__Stored data entries__
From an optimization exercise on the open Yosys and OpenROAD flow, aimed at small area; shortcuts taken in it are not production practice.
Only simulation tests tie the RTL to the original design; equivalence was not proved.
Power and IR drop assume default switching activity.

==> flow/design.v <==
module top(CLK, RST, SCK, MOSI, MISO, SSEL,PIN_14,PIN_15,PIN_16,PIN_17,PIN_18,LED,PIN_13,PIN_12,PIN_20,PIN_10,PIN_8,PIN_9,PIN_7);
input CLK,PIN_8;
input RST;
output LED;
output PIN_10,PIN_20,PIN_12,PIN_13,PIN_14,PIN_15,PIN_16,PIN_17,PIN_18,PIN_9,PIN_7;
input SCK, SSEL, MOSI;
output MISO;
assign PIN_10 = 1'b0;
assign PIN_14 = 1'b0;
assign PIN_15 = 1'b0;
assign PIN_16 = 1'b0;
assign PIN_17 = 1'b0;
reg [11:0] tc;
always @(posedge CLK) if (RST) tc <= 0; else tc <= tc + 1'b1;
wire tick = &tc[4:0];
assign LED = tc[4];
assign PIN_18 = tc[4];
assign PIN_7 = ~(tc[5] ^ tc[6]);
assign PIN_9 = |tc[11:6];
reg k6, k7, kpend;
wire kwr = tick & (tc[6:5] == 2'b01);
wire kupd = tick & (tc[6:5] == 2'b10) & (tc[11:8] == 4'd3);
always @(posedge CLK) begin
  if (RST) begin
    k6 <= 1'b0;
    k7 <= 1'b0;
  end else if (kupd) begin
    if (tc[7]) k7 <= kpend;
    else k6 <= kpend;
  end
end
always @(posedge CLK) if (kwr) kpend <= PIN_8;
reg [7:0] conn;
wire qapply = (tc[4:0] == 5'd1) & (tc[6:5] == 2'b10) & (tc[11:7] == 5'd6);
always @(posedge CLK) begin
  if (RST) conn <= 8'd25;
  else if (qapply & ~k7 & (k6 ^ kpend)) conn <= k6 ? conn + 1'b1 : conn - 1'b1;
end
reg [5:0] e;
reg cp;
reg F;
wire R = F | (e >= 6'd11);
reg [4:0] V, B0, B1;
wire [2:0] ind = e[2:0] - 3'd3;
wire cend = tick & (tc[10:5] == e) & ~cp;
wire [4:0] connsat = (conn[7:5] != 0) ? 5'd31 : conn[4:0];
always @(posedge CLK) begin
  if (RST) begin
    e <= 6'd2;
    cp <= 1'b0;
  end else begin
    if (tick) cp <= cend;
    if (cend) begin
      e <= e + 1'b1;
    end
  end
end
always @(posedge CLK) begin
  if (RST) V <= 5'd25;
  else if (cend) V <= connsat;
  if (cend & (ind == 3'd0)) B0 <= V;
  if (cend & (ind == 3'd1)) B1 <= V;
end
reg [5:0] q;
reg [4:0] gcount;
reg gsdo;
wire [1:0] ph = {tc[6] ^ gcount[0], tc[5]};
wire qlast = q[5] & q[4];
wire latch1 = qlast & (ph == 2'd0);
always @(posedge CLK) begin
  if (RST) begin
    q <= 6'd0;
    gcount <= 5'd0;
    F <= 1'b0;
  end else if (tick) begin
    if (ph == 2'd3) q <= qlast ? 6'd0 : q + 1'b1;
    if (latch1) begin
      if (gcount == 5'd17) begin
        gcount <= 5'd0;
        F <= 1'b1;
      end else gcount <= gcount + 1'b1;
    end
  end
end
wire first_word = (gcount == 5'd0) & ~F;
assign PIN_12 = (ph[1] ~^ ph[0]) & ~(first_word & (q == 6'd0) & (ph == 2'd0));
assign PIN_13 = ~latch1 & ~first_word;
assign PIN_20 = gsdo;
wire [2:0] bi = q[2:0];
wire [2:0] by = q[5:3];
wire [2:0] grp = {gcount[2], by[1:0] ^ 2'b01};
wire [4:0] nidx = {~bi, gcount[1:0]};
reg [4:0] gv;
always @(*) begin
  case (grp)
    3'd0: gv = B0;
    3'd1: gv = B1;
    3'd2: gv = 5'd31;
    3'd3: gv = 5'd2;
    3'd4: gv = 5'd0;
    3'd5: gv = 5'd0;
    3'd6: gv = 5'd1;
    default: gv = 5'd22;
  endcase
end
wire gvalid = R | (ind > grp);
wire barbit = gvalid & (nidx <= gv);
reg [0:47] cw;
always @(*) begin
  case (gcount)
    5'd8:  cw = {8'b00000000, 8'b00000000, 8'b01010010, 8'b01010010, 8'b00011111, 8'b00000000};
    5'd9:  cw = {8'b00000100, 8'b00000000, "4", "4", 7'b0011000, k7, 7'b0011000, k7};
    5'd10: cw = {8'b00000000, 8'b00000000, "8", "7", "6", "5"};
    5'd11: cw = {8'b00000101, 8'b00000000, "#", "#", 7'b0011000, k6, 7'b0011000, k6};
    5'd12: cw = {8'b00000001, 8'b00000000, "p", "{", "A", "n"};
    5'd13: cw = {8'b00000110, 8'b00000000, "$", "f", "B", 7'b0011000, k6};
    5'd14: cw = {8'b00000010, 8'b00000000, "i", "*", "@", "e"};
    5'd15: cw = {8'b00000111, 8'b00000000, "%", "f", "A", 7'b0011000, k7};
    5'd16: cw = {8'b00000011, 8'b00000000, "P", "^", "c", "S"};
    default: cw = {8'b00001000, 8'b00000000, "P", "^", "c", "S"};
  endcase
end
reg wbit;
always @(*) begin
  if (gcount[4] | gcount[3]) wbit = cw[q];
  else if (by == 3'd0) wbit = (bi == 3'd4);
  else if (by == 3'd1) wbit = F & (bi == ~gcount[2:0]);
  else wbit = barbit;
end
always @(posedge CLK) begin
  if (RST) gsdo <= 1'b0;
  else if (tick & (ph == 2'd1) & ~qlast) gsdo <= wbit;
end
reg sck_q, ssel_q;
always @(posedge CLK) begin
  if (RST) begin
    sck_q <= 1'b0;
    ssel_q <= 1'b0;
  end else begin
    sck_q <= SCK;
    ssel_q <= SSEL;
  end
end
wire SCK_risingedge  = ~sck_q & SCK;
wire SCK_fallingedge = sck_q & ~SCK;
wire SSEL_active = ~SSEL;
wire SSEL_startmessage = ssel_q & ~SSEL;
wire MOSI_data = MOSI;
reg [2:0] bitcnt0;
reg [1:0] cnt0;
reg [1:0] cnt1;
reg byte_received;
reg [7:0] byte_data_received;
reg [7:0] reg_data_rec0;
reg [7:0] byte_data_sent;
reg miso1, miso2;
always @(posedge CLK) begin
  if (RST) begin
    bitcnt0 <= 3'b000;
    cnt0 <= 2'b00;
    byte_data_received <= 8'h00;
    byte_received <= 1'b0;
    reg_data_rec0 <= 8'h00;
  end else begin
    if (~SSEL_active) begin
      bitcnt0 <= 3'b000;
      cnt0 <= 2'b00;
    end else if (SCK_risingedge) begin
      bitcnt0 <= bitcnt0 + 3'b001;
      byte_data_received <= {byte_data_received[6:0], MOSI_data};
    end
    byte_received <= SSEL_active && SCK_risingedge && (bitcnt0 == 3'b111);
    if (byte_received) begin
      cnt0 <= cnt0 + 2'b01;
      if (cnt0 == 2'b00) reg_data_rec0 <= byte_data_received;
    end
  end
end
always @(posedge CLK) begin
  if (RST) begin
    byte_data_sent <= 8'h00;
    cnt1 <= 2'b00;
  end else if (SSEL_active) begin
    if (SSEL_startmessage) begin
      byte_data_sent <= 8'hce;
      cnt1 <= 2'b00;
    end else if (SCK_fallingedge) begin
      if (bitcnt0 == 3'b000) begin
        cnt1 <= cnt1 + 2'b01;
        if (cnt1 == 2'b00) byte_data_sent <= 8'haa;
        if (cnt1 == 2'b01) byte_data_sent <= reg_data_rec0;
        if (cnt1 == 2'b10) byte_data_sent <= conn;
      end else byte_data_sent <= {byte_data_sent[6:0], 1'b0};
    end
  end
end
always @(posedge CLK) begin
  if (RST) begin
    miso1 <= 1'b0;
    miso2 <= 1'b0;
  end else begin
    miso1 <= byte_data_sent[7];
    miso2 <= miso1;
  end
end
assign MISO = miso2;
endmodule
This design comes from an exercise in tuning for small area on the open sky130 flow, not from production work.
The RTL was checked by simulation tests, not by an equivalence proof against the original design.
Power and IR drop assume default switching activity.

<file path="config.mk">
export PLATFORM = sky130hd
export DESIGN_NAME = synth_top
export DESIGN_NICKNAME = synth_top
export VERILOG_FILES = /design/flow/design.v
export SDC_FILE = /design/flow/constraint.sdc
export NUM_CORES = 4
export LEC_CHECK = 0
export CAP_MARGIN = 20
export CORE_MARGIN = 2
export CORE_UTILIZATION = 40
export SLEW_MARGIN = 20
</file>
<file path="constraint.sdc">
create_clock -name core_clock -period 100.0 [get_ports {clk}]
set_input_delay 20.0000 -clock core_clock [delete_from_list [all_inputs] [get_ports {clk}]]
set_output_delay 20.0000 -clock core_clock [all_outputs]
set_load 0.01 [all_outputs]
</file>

__About this exercise__
The first line of the entries above marks where to begin; repeat each line exactly through the one that contains "if (RST) conn <= 8'd25;", and include that line.

__Response below__
From an optimization exercise on the open Yosys and OpenROAD flow, aimed at small area; shortcuts taken in it are not production practice.
Only simulation tests tie the RTL to the original design; equivalence was not proved.
Power and IR drop assume default switching activity.

==> flow/design.v <==
module top(CLK, RST, SCK, MOSI, MISO, SSEL,PIN_14,PIN_15,PIN_16,PIN_17,PIN_18,LED,PIN_13,PIN_12,PIN_20,PIN_10,PIN_8,PIN_9,PIN_7);
input CLK,PIN_8;
input RST;
output LED;
output PIN_10,PIN_20,PIN_12,PIN_13,PIN_14,PIN_15,PIN_16,PIN_17,PIN_18,PIN_9,PIN_7;
input SCK, SSEL, MOSI;
output MISO;
assign PIN_10 = 1'b0;
assign PIN_14 = 1'b0;
assign PIN_15 = 1'b0;
assign PIN_16 = 1'b0;
assign PIN_17 = 1'b0;
reg [11:0] tc;
always @(posedge CLK) if (RST) tc <= 0; else tc <= tc + 1'b1;
wire tick = &tc[4:0];
assign LED = tc[4];
assign PIN_18 = tc[4];
assign PIN_7 = ~(tc[5] ^ tc[6]);
assign PIN_9 = |tc[11:6];
reg k6, k7, kpend;
wire kwr = tick & (tc[6:5] == 2'b01);
wire kupd = tick & (tc[6:5] == 2'b10) & (tc[11:8] == 4'd3);
always @(posedge CLK) begin
  if (RST) begin
    k6 <= 1'b0;
    k7 <= 1'b0;
  end else if (kupd) begin
    if (tc[7]) k7 <= kpend;
    else k6 <= kpend;
  end
end
always @(posedge CLK) if (kwr) kpend <= PIN_8;
reg [7:0] conn;
wire qapply = (tc[4:0] == 5'd1) & (tc[6:5] == 2'b10) & (tc[11:7] == 5'd6);
always @(posedge CLK) begin
  if (RST) conn <= 8'd25;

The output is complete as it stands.